"Itu dadamu banyak busa behha. Kamu cuci dulu lalu lepaskan behhamu. Nanti kalau Nona Kaila tersendak bagaimana, Jen?" Weni yang begitu teliti mengurus anak majikannya itu tentu tak mungkin membiarkan itu terjadi. "Kamu juga bau asem, belum mandi, ya?" Setelah duduknya lebih dekat, Weni mencium aroma asem pada tubuh gadis itu. Ditambah rambutnya juga bau matahari.
Jenny mengangguk. "Iya, aku belum mandi dari sore, Mbak."
"Dih jorok banget. Mandi dulu sana. Lalu ganti pakaian dan behhamu. Tubuhmu harus bersih saat menyusui, nanti dimarahi Pak Bima kalau dia tahu," tegur Weni.
"Maaf, Mbak. Aku nggak tahu. Ya sudah aku mau mandi dulu deh. Tapi ini Nona Kailanya nangis, gimana?"
"Biar aku timang-timang dulu. Kamu mandinya yang cepat tapi bersih." Weni mengambil Kaila di tangan Jenny, lalu menimang-nimangnya.

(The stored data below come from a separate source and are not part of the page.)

<file path="src/rtl/core/mwma_ram.sv">
module mwma_ram #(
   parameter int DEPTH  = 16,
   parameter int WIDTH  = 16,
   parameter int ADDR_W = (DEPTH > 1) ? $clog2(DEPTH) : 1
) (
   input  logic              clock,
   input  logic              wr_en,
   input  logic [ADDR_W-1:0] wr_addr,
   input  logic [WIDTH-1:0]  wr_data,
   input  logic [ADDR_W-1:0] rd_addr,
   output logic [WIDTH-1:0]  rd_data
);

   logic [WIDTH-1:0] mem [DEPTH];
   logic [WIDTH-1:0] rd_data_ff;

   // one write port, one registered read port
   always_ff @(posedge clock) begin
      if (wr_en) begin
         mem[wr_addr] <= wr_data;
      end
      rd_data_ff <= mem[rd_addr];
   end

   assign rd_data = rd_data_ff;

endmodule

</file>
### src/rtl/core/mwma_pkg.sv
package mwma_pkg;

   // window geometry
   localparam int WIN_COUNT = 6;
   localparam int unsigned WIN_LEN [WIN_COUNT] = '{15, 30, 60, 180, 300, 600};

   // datapath widths
   localparam int SAMPLE_W  = 16;
   localparam int POS_W     = 10;
   localparam int CNT_W     = 11;
   localparam int TOTAL_W   = 26;
   localparam int REM_W     = 11;
   localparam int DIV_STEPS = TOTAL_W;
   localparam int STEP_W    = 5;

   // sequencer states
   typedef enum logic [2:0] {
      ST_IDLE,
      ST_READ,
      ST_UPDATE,
      ST_LOAD,
      ST_DIVIDE,
      ST_HOLD
   } state_type;

   // input item
   typedef struct packed {
      logic [SAMPLE_W-1:0] sample;
      logic                reading_failed;
   } req_type;

   // result item
   typedef struct packed {
      logic [SAMPLE_W-1:0] current_value;
      logic [SAMPLE_W-1:0] mean_short;
      logic [SAMPLE_W-1:0] mean_second;
      logic [SAMPLE_W-1:0] mean_third;
      logic [SAMPLE_W-1:0] mean_fourth;
      logic [SAMPLE_W-1:0] mean_fifth;
      logic [SAMPLE_W-1:0] mean_long;
   } rsp_type;

   // divider lane control
   typedef struct packed {
      logic load;
      logic step;
   } div_ctl_type;

endpackage

### src/rtl/core/mwma_ring.sv
module mwma_ring
   import mwma_pkg::*;
(
   input  logic                clock,
   input  logic                reset,
   input  logic                push,
   input  logic [CNT_W-1:0]    win_len,
   input  logic [SAMPLE_W-1:0] sample,
   input  logic [SAMPLE_W-1:0] old_data,
   output logic [POS_W-1:0]    pos,
   output logic [TOTAL_W-1:0]  total,
   output logic [CNT_W-1:0]    count
);

   logic [POS_W-1:0]   pos_ff, pos_in;
   logic               filled_ff, filled_in;
   logic [TOTAL_W-1:0] total_ff, total_in;
   logic [CNT_W-1:0]   pos_inc;
   logic [TOTAL_W-1:0] drop;

   // drop the oldest entry once wrapped, add the new sample
   always_comb begin
      pos_in    = pos_ff;
      filled_in = filled_ff;
      total_in  = total_ff;
      pos_inc   = {1'b0, pos_ff} + CNT_W'(1);
      drop      = filled_ff ? TOTAL_W'(old_data) : '0;
      if (push) begin
         total_in = total_ff - drop + TOTAL_W'(sample);
         if (pos_inc >= win_len) begin
            pos_in    = '0;
            filled_in = 1'b1;
         end else begin
            pos_in = pos_inc[POS_W-1:0];
         end
      end
   end

   always_ff @(posedge clock) begin
      if (reset) begin
         pos_ff    <= '0;
         filled_ff <= 1'b0;
         total_ff  <= '0;
      end else begin
         pos_ff    <= pos_in;
         filled_ff <= filled_in;
         total_ff  <= total_in;
      end
   end

   assign pos   = pos_ff;
   assign total = total_ff;
   assign count = filled_ff ? win_len : {1'b0, pos_ff};

endmodule
<file path="src/rtl/core/mwma_pkg.sv">
package mwma_pkg;

   // window geometry
   localparam int WIN_COUNT = 6;
   localparam int unsigned WIN_LEN [WIN_COUNT] = '{15, 30, 60, 180, 300, 600};

   // datapath widths
   localparam int SAMPLE_W  = 16;
   localparam int POS_W     = 10;
   localparam int CNT_W     = 11;
   localparam int TOTAL_W   = 26;
   localparam int REM_W     = 11;
   localparam int DIV_STEPS = TOTAL_W;
   localparam int STEP_W    = 5;

   // sequencer states
   typedef enum logic [2:0] {
      ST_IDLE,
      ST_READ,
      ST_UPDATE,
      ST_LOAD,
      ST_DIVIDE,
      ST_HOLD
   } state_type;

   // input item
   typedef struct packed {
      logic [SAMPLE_W-1:0] sample;
      logic                reading_failed;
   } req_type;

   // result item
   typedef struct packed {
      logic [SAMPLE_W-1:0] current_value;
      logic [SAMPLE_W-1:0] mean_short;
      logic [SAMPLE_W-1:0] mean_second;
      logic [SAMPLE_W-1:0] mean_third;
      logic [SAMPLE_W-1:0] mean_fourth;
      logic [SAMPLE_W-1:0] mean_fifth;
      logic [SAMPLE_W-1:0] mean_long;
   } rsp_type;

   // divider lane control
   typedef struct packed {
      logic load;
      logic step;
   } div_ctl_type;

endpackage

</file>
<file path="src/rtl/core/mwma_div.sv">
module mwma_div
   import mwma_pkg::*;
(
   input  logic                clock,
   input  div_ctl_type         ctl,
   input  logic [TOTAL_W-1:0]  dividend,
   input  logic [CNT_W-1:0]    divisor,
   output logic [SAMPLE_W-1:0] quotient
);

   logic [REM_W-1:0]   rem_ff, rem_in;
   logic [TOTAL_W-1:0] quo_ff, quo_in;
   logic [REM_W-1:0]   shifted;
   logic               fits;

   // restoring division, one quotient bit per cycle while step is set
   always_comb begin
      shifted = {rem_ff[REM_W-2:0], quo_ff[TOTAL_W-1]};
      fits    = (shifted >= divisor);
      rem_in  = rem_ff;
      quo_in  = quo_ff;
      if (ctl.load) begin
         rem_in = '0;
         quo_in = dividend;
      end else if (ctl.step) begin
         rem_in = fits ? (shifted - divisor) : shifted;
         quo_in = {quo_ff[TOTAL_W-2:0], fits};
      end
   end

   always_ff @(posedge clock) begin
      rem_ff <= rem_in;
      quo_ff <= quo_in;
   end

   // empty window reads as zero
   assign quotient = (divisor == '0) ? '0 : quo_ff[SAMPLE_W-1:0];

endmodule

</file>
<file path="config.mk">
export PLATFORM = sky130hd
export DESIGN_NAME = mwma_div
export DESIGN_NICKNAME = d
export VERILOG_FILES = /design/src/rtl/core/mwma_pkg.sv /design/src/rtl/core/mwma_div.sv
export SDC_FILE = /design/constraint.sdc
export NUM_CORES = 1
export LEC_CHECK = 0
export ABC_AREA = 1
export BUFFER_PORTS_ARGS = -buffer_cell sky130_fd_sc_hd__buf_2
export CAP_MARGIN = 40
export CELL_PAD_IN_SITES_DETAIL_PLACEMENT = 0
export CELL_PAD_IN_SITES_GLOBAL_PLACEMENT = 1
export CORE_ASPECT_RATIO = 1.5
export CORE_MARGIN = 5
export CORE_UTILIZATION = 30
export DETAILED_ROUTE_END_ITERATION = 8
export PLACE_DENSITY_LB_ADDON = 0.1
export SLEW_MARGIN = 20
export SYNTH_ARGS = -nofsm -noshare
export SYNTH_HDL_FRONTEND = slang
export SYNTH_SLANG_ARGS = --single-unit
</file>
<file path="constraint.sdc">
create_clock -name clock -period 2 [get_ports clock]
set_clock_uncertainty 0.1 [all_clocks]
set_input_delay 0.4 -clock clock [delete_from_list [all_inputs] [get_ports clock]]
set_output_delay 0.4 -clock clock [all_outputs]
set_load 0.01 [all_outputs]
</file>
# Word-level counts from Yosys, hierarchy flattened
# Index checks and enable logic that the tools add are counted.
[totals]
ff_bits = 36
in_bits = 40
out_inout_bits = 16
[classes]
n_addsub = 1
n_lt_le_gt_ge = 1
n_mux = 4
n_reduce_logical = 2
[ops]
columns = ["op", "n"]
rows = [
  ["$mux W26", 2],
  ["$mux W16", 1],
  ["$ge A11 B11 Y1", 1],
  ["$logic_not A11 Y1", 1],
  ["$mux W10", 1],
  ["$sub A10 B10 Y10", 1],
  ["$reduce_bool A2 Y1", 1],
]

# Depth between registers and ports, before layout
# Gate-level depths: netlist of the first run.
[depth]
depth_word = 3
ltp_mapped = 14

# Least setup slack after synthesis of the first run
# Ideal clock, no wire load.
[synth_path]
kind = "input -> register"
from = "in divisor[5]"
to = "reg rem_ff[2]"
setup_ns = 0.154
t_arrival_ns = 1.597
t_required_ns = 1.746
slack_ns = 0.149
stages = 11
path_buffers = 1
cell_sequence = "inv_1 > ha_1 > nand2_2 > inv_1 > a21oi_1 > nand2_2 > nand2_4 > buf_6 > nand3_2 > nand3_1 > o21ai_0"
[synth_via]
elab_chain_len = 2
[synth_rtl]
columns = ["item", "line_no", "rtl"]
rows = [
  ["from (decl)", "mwma_div.sv:7", "input logic [CNT_W-1:0] divisor,"],
  ["$ge A11 B11 Y1", "mwma_div.sv:19", "fits = (shifted >= divisor);"],
  ["$mux W10", "mwma_div.sv:26", "rem_in = fits ? (shifted - divisor) : shifted;"],
  ["to (signal assigned)", "mwma_div.sv:32", "rem_ff <= rem_in;"],
  ["to (decl)", "mwma_div.sv:11", "logic [REM_W-1:0] rem_ff, rem_in;"],
]
# Every way passes these cells.
# A chain may end at the register's enable or synchronous reset.

# Worst setup path after layout of the first run
[layout_path]
from = "in divisor[4]"
to = "out quotient[10]"
[layout_via]
elab_chain_len = 2
[layout_rtl]
columns = ["item", "line_no", "rtl"]
rows = [
  ["$logic_not A11 Y1", "mwma_div.sv:37", "assign quotient = (divisor == '0) ? '0 : quo_ff[SAMPLE_W-1:0];"],
  ["$mux W16", "mwma_div.sv:37", ""],
  ["to (decl)", "mwma_div.sv:8", "output logic [SAMPLE_W-1:0] quotient"],
]
# Every way passes these cells.

==> results.cfg, run 1 <==
[outcome]
status = finished with violations
violations = negative setup slack

[grt]
antenna_found_initial = 0
grt_pass1_wl_um = 9960
first_global_vias = 2234
grt_max_degree = 31
overflow = 0
grt_use_total_pct = 13.3

[route]
drtAntennaViolNets = 0
vias = 2253
drc = 0
drtPass1Iterations = 4
drt-total-wl_um = 6580
drt_iter0_drc = 91
wl_per_cell_um = 12.8
viasPerCell = 4.40

[yosys]
syn_nets = 373
ys_seq_elements = 36
ys_warn_count = 0
synthesis.area_um2 = 2370
synth_commonest_cells = 104 x nand2_1, 59 x inv_1, 26 x edfxtp_1, 24 x nor2_1, 20 x nand3_1
synthCells = 321
synth_edf_count = 26
yosysMostFrequentCell = nand2_1
synth_top_cell_area_share_pct = 32.9
synth_seq_area_share_pct = 41.3
synthFlopType = edfxtp_1
synth_async_sr_flop_share_pct = 0
synth_top_cell_by_area = edfxtp_1
yosysUniqueCellTypes = 29
ys_top_cells_by_area = edfxtp_1 33%, nand2_1 16%, inv_1 9.3%
syn-mean-instance-area_um2 = 7.40

[timing]
fin_ws_ns = -0.00717
tightest_slew_ns = 0.408
finalSetupViolCount = 2
hold_violations = 0
finalCritPeriodShare_pct = 100
slew_headroom_pct = 72.8
slew_violations = 0
rsz0062_at_grt = yes
fmax_mhz = 498
min_period_ns = 2.01

[cells_and_area]
drive_gt1_share_pct = 34.1
final_util_pct = 44.4
diodes = 0
area_delta_synth_final_pct = 43.2
fill_cells = 800
stdcell_count = 512
nets = 462
multiInputGateArea_um2 = 1250
seq_area_um2 = 981

[die]
top_level_ports = 56
rows = 39
die_h_um = 119
fp.dieW_um = 82.6
die_area_um2 = 9830
start_util_pct = 31.0
core-area_um2 = 7660

[worst_hold_path]
hp-start = dividend[19]
min_to = quo_ff[19]
hold_depth = 3
hold_class = in2reg

[worst_setup_path]
setup.worst_path.start_class = input pin
r2r_cells = 11
cp-end-kind = output port
r2r-end = rem_ff[4]
regToRegSetupSlack_ns = 0.05
critPathKind = in2out
path_max_fanout = 8
cp.arrival_ns = 1.51
timing.rr.start = quo_ff[25]
critPathRequiredTime_ns = 1.50

[placement]
dpl.cell_count = 502
gp_congestion = 0.824
io_buffers = 55
hpwl_um = 5240

[cts]
clock_latency_ns = 0.27
clock-sinks = 36
clockBufferDepth = 2
cts.clk_slew.worst_paths_ns = 0.05
cts_buffers = 5
cts_tree = yes
cts_max_level = 2
cts-root-buf = clkbuf_16

[pwr]
ir_drop_mv = 0.294
power_leakage_nw = 1.78
powerDensity_nw_per_um2 = 604

[job]
maxCapViolations = 0
[flip-flops by register name, summed over array words and instances, names as in the netlist]
| register | cells |
|---|---|
| quo_ff | 26 |
| rem_ff | 10 |
[repair_timing]
item,CTS,global route
pin swaps,0,2
gates resized for setup,2,58
buffers inserted,0,3
hold buffers,0,0
cloned,0,1
setup endpoints to repair,6,25
[through the flow]
step / power [mW] / setup TNS (ns) / setup WS (ns) / area (um^2) / hold slack (ns)
CTS: 2.00 / 0 / 0.00102 / 3120 / 0.296
floorplan: 1.10 / 0 / 0.149 / 2370 / 0.330
detailed placement: 1.27 / -0.859 / -0.120 / 2980 / 0.351
global route: 2.16 / -0.893 / -0.0670 / 3400 / 0.317
global placement: 1.27 / -0.701 / -0.0876 / 2980 / 0.357
finish: 2.05 / -0.0136 / -0.00717 / 3400 / 0.299
[metal layers]
metal | global-route usage (%) | vias up | share of wire (%)
met1 | 13.8 | 1020 | 39
met3 | 1.96 | 10 | 3.7
met4 | 7.16 | 0 | 3.5
met5 | 0 | - | 0
li1 | - | 1181 | -
met2 | 24.6 | 42 | 54
[worst max-delay path: stages]
cell	delay, ns
buf_6	0.10
inv_4	0.04
buf_6	0.08
nand4_1	0.13
nor4_4	0.22
buf_4	0.19
clkbuf_16	0.18
nor2_1	0.04
buf_2	0.13
[cells by family after synthesis]
group	count (synthesis)	synth area share (%)
buffers and inverters	68	11.7
AOI/OAI and AO/OA	29	6.32
adders and majority gates	12	6.64
DFF	36	41.3
and+or+nand+nor	173	32.9
xor gates and xnor gates	3	1.11
[cells in the final DEF, fill, tap and decap left out, types with 2 or more instances in the layout]
cell       count
nand2_1      100
inv_1         56
buf_2         40
buf_4         33
edfxtp_1      26
nand3_1       19
o21ai_0       18
buf_6         15
nor2_4        14
ha_1          11
nor2_1        10
dfxtp_1       10
nand2_2        8
nand3_2        7
clkbuf_16      6
a21oi_1        4
nor2_2         4
o21ai_1        4
nand4_1        3
nand3b_1       3
inv_4          2
a21oi_2        2
xnor2_1        2
[area by class of cell]
type	instances	share of cell area, %
Multi-Input combinational cell	217	36.9
Sequential cell	36	28.8
Timing Repair Buffer	91	19.9
Inverter	59	6.66
Clock buffer	6	3.79
Tap cell	102	3.75
Clock inverter	1	0.147
[how the worst max path moves through the flow]
stage,startpoint,end,cells past startpoint
after floorplan,divisor[5],rem_ff[2],11
after global routing,divisor[4],quotient[10],9
after detailed placement,divisor[4],rem_ff[4],12
after CTS,divisor[10],quotient[7],8
final,divisor[4],quotient[10],9
after global placement,divisor[10],rem_ff[3],12
[where the power goes]
part           leakage (nW)  switching, mW  internal [mW]  total, mW
sequential            0.353         0.0177          0.870      0.888
clock                0.0667          0.268          0.452      0.720
combinational          1.36          0.231          0.216      0.447
total                  1.78          0.517           1.54       2.05
Power figures use the tool's default switching activity.
==> run 2: changes to the inputs <==
clock period = 1.9 ns   (was 2 ns; I/O delays follow)
==> run 2 against run 1 <==
Compared with the run above:
- the run still ends with negative setup slack left
- die area stayed put
- final cell count grew 2.1%
- utilization up 1.6 points
- clock power is 6.2% higher
- critical endpoint is now quotient[7]
- sequential share of layout area decreased by 0.83 points
- worst hold slack worse by 0.017 ns
- worst setup slack got worse by 0.054 ns
- largest power group unchanged
- highest routed layer unchanged
- wire length increased by 2.8%
==> results.cfg, run 2 (synthesis gave the netlist of run 1 again) <==
[cts]
cts_tree = yes
cts_max_level = 2
clock-sinks = 36
cts_buffers = 5
cts-root-buf = clkbuf_16
clockBufferDepth = 2
clock_latency_ns = 0.27
cts.clk_slew.worst_paths_ns = 0.05

[timing]
tightest_slew_ns = 0.452
fmax_mhz = 510
fin_ws_ns = -0.0612
min_period_ns = 1.96
hold_violations = 0
finalCritPeriodShare_pct = 103
finalSetupViolCount = 16
slew_violations = 0
slew_headroom_pct = 69.9
rsz0062_at_grt = yes

[worst_setup_path]
timing.rr.start = rem_ff[4]
path_cells = buf_6 > inv_4 > buf_6 > nand4_1 > nor4_4 > buf_4 > clkbuf_16 > nor2_1 > buf_2
crit_start = divisor[10]
r2r-end = rem_ff[3]
r2r_cells = 10
cp-end-kind = output port
worstSetupPathDepth = 9
crit_path_frequent_cell = buf_6
slowest_stage = nor4_4
setup.worst_path.start_class = input pin
critPathTopFamily = buffers and inverters
critPathKind = in2out
path_max_fanout = 8
critPathMaxStageDelay_ns = 0.22
cp.arrival_ns = 1.48
critPathRequiredTime_ns = 1.42
path_buf_inv = 6
regToRegSetupSlack_ns = 0.04

[die]
start_util_pct = 31.0
fp.dieW_um = 82.6
top_level_ports = 56
core-area_um2 = 7660
die_h_um = 119
die_area_um2 = 9830
rows = 39

[cells_and_area]
drive_gt1_share_pct = 39.4
stdcell_count = 523
largest_register_ffs = 26
multiInputGateArea_um2 = 1330
mostFrequentLayoutCell = nand2_1
area_delta_synth_final_pct = 48.4
mostFrequentLayoutCells = 95 x nand2_1, 54 x inv_1, 48 x buf_2, 38 x buf_4, 26 x edfxtp_1
largestRegisters = quo_ff (26), rem_ff (10)
nets = 472
final_util_pct = 46.0
diodes = 0
fill_cells = 808
seq_area_um2 = 987
regMostFlops = quo_ff

[pwr]
switching_share_pct = 25.1
power_switching_uw = 540
powerDensity_nw_per_um2 = 611
power_leakage_nw = 1.81
comb_power_share_pct = 21.1
seqPwrFrac_pct = 43.4
ir_drop_mv = 0.338
p_int_mw = 1.61
pwr-share-clk_pct = 35.5

[route]
wl_per_cell_um = 12.9
drtAntennaViolNets = 0
drt_iter0_drc = 82
drc = 0
viasPerCell = 4.42
drtPass1Iterations = 4
vias = 2313
drt-total-wl_um = 6760

[grt]
grt_max_degree = 22
grt_use_total_pct = 13.9
grt_pass1_wl_um = 10500
overflow = 0
first_global_vias = 2345
antenna_found_initial = 0

[worst_hold_path]
hold_depth = 3
min_to = quo_ff[19]
hold_class = in2reg
hp-start = dividend[19]

[placement]
io_buffers = 55
dpl.cell_count = 507
gp_congestion = 0.788
hpwl_um = 5340

[outcome]
status = finished with violations
violations = negative setup slack

[job]
maxCapViolations = 0
run 2: area by class of cell:
cell class,count,area share (%)
well taps,102,3.62
multi-input cells,218,37.7
repair buffers,100,20.3
clock buffers,7,3.76
inverters,59,6.50
clock inverters,1,0.142
flip-flops and latches,36,28.0
run 2: repair_timing:
item                                    in CTS  in global routing
gates resized for setup                     22                 45
gates cloned                                 1                  1
hold buffers                                 0                  0
buffers inserted                             2                  5
endpoints found under the setup margin      22                 27
pin swaps                                    1                 13
run 2: power groups by stage:
stage                     clock network [mW]  logic [mW]  registers (mW)
after global placement                     0       0.399           0.948
after detailed placement                   0       0.398           0.950
after floorplan                            0       0.219           0.944
final                                  0.765       0.455           0.934
after CTS                              0.784       0.415           0.934
after global routing                   0.822       0.510           0.939
run 2: worst max-delay path by stage:
stage	to	slack [ns]
after floorplan	rem_ff[2]	0.07
after global placement	rem_ff[6]	-0.18
after detailed placement	rem_ff[3]	-0.20
after CTS	quotient[4]	-0.02
after global routing	quotient[3]	-0.1
final	quotient[7]	-0.06
run 2: stage by stage:
step | TNS (ns) | hold slack [ns] | setup WS (ns) | area (um^2) | total power, mW
finish | -0.704 | 0.282 | -0.0612 | 3520 | 2.15
global route | -2.00 | 0.290 | -0.0975 | 3520 | 2.27
CTS | -0.251 | 0.278 | -0.0230 | 3260 | 2.13
detailed placement | -2.91 | 0.355 | -0.196 | 3030 | 1.35
global placement | -2.39 | 0.355 | -0.181 | 3030 | 1.35
floorplan | 0 | 0.330 | 0.0689 | 2370 | 1.16
run 2: worst reg2reg max path, cell delays in order (launching register included):
cell and delay (ns):
dfxtp_1 0.33, ha_1 0.33, nand2_2 0.11, inv_1 0.06, a21oi_2 0.17, nand2_2 0.12
nand2_4 0.17, buf_12 0.13, nand3_2 0.06, nand3_1 0.08, o21ai_0 0.08
run 2: per-layer routing:
| metal | vias up | GRT usage (%) | share of wire (%) |
|---|---|---|---|
| li1 | 1203 | - | - |
| met1 | 1055 | 14.9 | 41 |
| met2 | 44 | 25.8 | 53 |
| met3 | 11 | 1.89 | 3.8 |
| met4 | 0 | 6.03 | 2.9 |
| met5 | - | 0 | 0 |
==> run 3: changes to the inputs <==
TNS_END_PERCENT = 50   (was default)
==> run 3 against run 2 <==
Compared with the run above:
- the flow still finishes with violations (negative setup slack)
- non-clock buffer count fell by 5
- utilization decreased by 2.3 points
- final cell count decreased by 0.96%
- first-iteration DRC count is 8.5% lower
- total power shrank 1.7%
- count of clock-buffer cells in the layout is the same
- critical path type unchanged
- critical endpoint is now quotient[1]
- largest cell class unchanged
- highest routed layer unchanged
==> results.cfg, run 3 (synthesis gave the netlist of run 1 again) <==
[outcome]
status = finished with violations
violations = negative setup slack

[worst_hold_path]
hold_class = in2reg

[route]
drt_iter0_drc = 75
drt-total-wl_um = 6620
vias = 2273
drtAntennaViolNets = 0
viasPerCell = 4.39
drc = 0
drtPass1Iterations = 4
wl_per_cell_um = 12.8

[worst_setup_path]
cp-end-kind = output port
critPathKind = in2out
path_max_fanout = 16
setup.worst_path.start_class = input pin
cp.arrival_ns = 1.42
critPathRequiredTime_ns = 1.42

[grt]
grt_use_total_pct = 13.6
grt_pass1_wl_um = 10400
antenna_found_initial = 0
grt_max_degree = 22
overflow = 0
first_global_vias = 2305

[cells_and_area]
area_delta_synth_final_pct = 41.0
diodes = 0
final_util_pct = 43.7
largestRegisters = quo_ff (26), rem_ff (10)
mostFrequentLayoutCells = 96 x nand2_1, 54 x inv_1, 51 x buf_2, 34 x buf_4, 26 x edfxtp_1
mostFrequentLayoutCell = nand2_1
nets = 467
regMostFlops = quo_ff
fill_cells = 828
largest_register_ffs = 26
drive_gt1_share_pct = 35.3
stdcell_count = 518

[cts]
cts.clk_slew.worst_paths_ns = 0.05
cts_buffers = 5
clock-sinks = 36
cts_max_level = 2
clockBufferDepth = 2
clock_latency_ns = 0.27
postCtsHoldBufs = 0
cts_tree = yes
cts-root-buf = clkbuf_16

[timing]
finalSetupViolCount = 1
fin_ws_ns = -0.00479
min_period_ns = 1.90
slew_headroom_pct = 69.6
rsz0062_at_grt = yes
hold_violations = 0
finalCritPeriodShare_pct = 100
tightest_slew_ns = 0.455
slew_violations = 0
fmax_mhz = 525

[pwr]
power_switching_uw = 527
comb_power_share_pct = 19.9
ir_drop_mv = 0.333
seqPwrFrac_pct = 44.1
pwr-share-clk_pct = 36.0
powerDensity_nw_per_um2 = 632
p_int_mw = 1.59
switching_share_pct = 24.9
power_leakage_nw = 1.75

[placement]
io_buffers = 55
dpl.cell_count = 507
gp_congestion = 0.788
hpwl_um = 5340

[die]
top_level_ports = 56
start_util_pct = 31.0
die_area_um2 = 9830
rows = 39
fp.dieW_um = 82.6
die_h_um = 119
core-area_um2 = 7660

[job]
maxCapViolations = 0
## run 3: cell types whose count changed in the layout (fill, tap and decap cells not counted), sizes merged
| cell | before | now |
|---|---|---|
| buf | 99 | 95 |
| clkbuf | 8 | 7 |
## run 3: final cells by class
type / instances / area (um^2) / share of cell area [%]
multi-input cells: 218 / 1230 / 36.7
clock inverters: 1 / 5.00 / 0.149
repair buffers: 95 / 641 / 19.1
flip-flops and latches: 36 / 986 / 29.4
clock buffers: 7 / 133 / 3.96
inverters: 59 / 226 / 6.76
well taps: 102 / 128 / 3.81
## run 3: critical path: stages
cell and delay [ns]:
buf_6 0.10, inv_4 0.04, buf_6 0.10, nand4_1 0.12
nor4_4 0.31, buf_12 0.19, nor2_1 0.05, buf_2 0.13
## run 3: final timing paths
check             slack (ns)  cells past startpoint         start     endpoint
setup / recovery      -0.005                      8   divisor[10]  quotient[1]
hold / removal          0.28                      3  dividend[19]   quo_ff[19]
setup reg to reg        0.06                     10     rem_ff[5]    rem_ff[3]
hold reg to reg         0.36                      2     rem_ff[9]    rem_ff[9]
## run 3: stage by stage
step	setup slack (ns)	area (um^2)	total power [mW]	setup TNS, ns	hold WS [ns]
after floorplan	0.0689	2370	1.16	0	0.330
after global placement	-0.181	3030	1.35	-2.39	0.355
after detailed placement	-0.196	3030	1.35	-2.91	0.355
after CTS	-0.0230	3250	2.13	-0.251	0.278
after global routing	-0.0733	3350	2.24	-1.41	0.290
final	-0.00479	3350	2.12	-0.00479	0.283
## run 3: per-layer routing
layer | track usage [%] | routed length (um) | vias to the layer above
met3 | 1.81 | 267 | 10
met1 | 14.9 | 2680 | 1026
li1 | - | - | 1194
met5 | 0 | 0 | -
met4 | 5.21 | 188 | 0
met2 | 25.5 | 3480 | 43
## run 3: power groups by stage
| stage | sequential [mW] | combinational, mW | clock (mW) |
|---|---|---|---|
| after floorplan | 0.944 | 0.219 | 0 |
| after detailed placement | 0.950 | 0.398 | 0 |
| after CTS | 0.934 | 0.413 | 0.784 |
| final | 0.934 | 0.421 | 0.763 |
| after global placement | 0.948 | 0.399 | 0 |
| after global routing | 0.939 | 0.475 | 0.822 |
## run 3: repair_timing
item / 4_1_cts / 5_1_grt
resized for setup: 20 / 22
buffers inserted: 2 / 0
endpoints found under the setup margin: 22 / 27
pin swaps: 1 / 2
cloned: 0 / 1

Jenny mengangguk, dia langsung berjongkok untuk membuka tas jinjingnya. Lalu mengambil pakaian. Weni melihat apa saja yang dia ambil, yakni baju tidur lengan pendek, tetapi Jenny terlihat kebingungan memilih bra sebab semua branya sama seperti yang dia pakai, yaitu koyak.
"Jangan pakai behha deh, Jen," saran Weni.
"Iya." Jenny mengangguk cepat, dia pun memasukkan kembali 3 bra itu ke dalam tas, kemudian merogoh CD berwarna cream. Weni melihat cellana dalam itu sama saja tak layak pakai, ada lubang di bagian tengah seperti digigit tikus dan kolornya pun seperti sudah kendor.
Akan tetapi Weni hanya diam saja dan geleng-geleng kepala sambil menatap punggung Jenny yang sudah menghilang dari balik pintu kamar mandi.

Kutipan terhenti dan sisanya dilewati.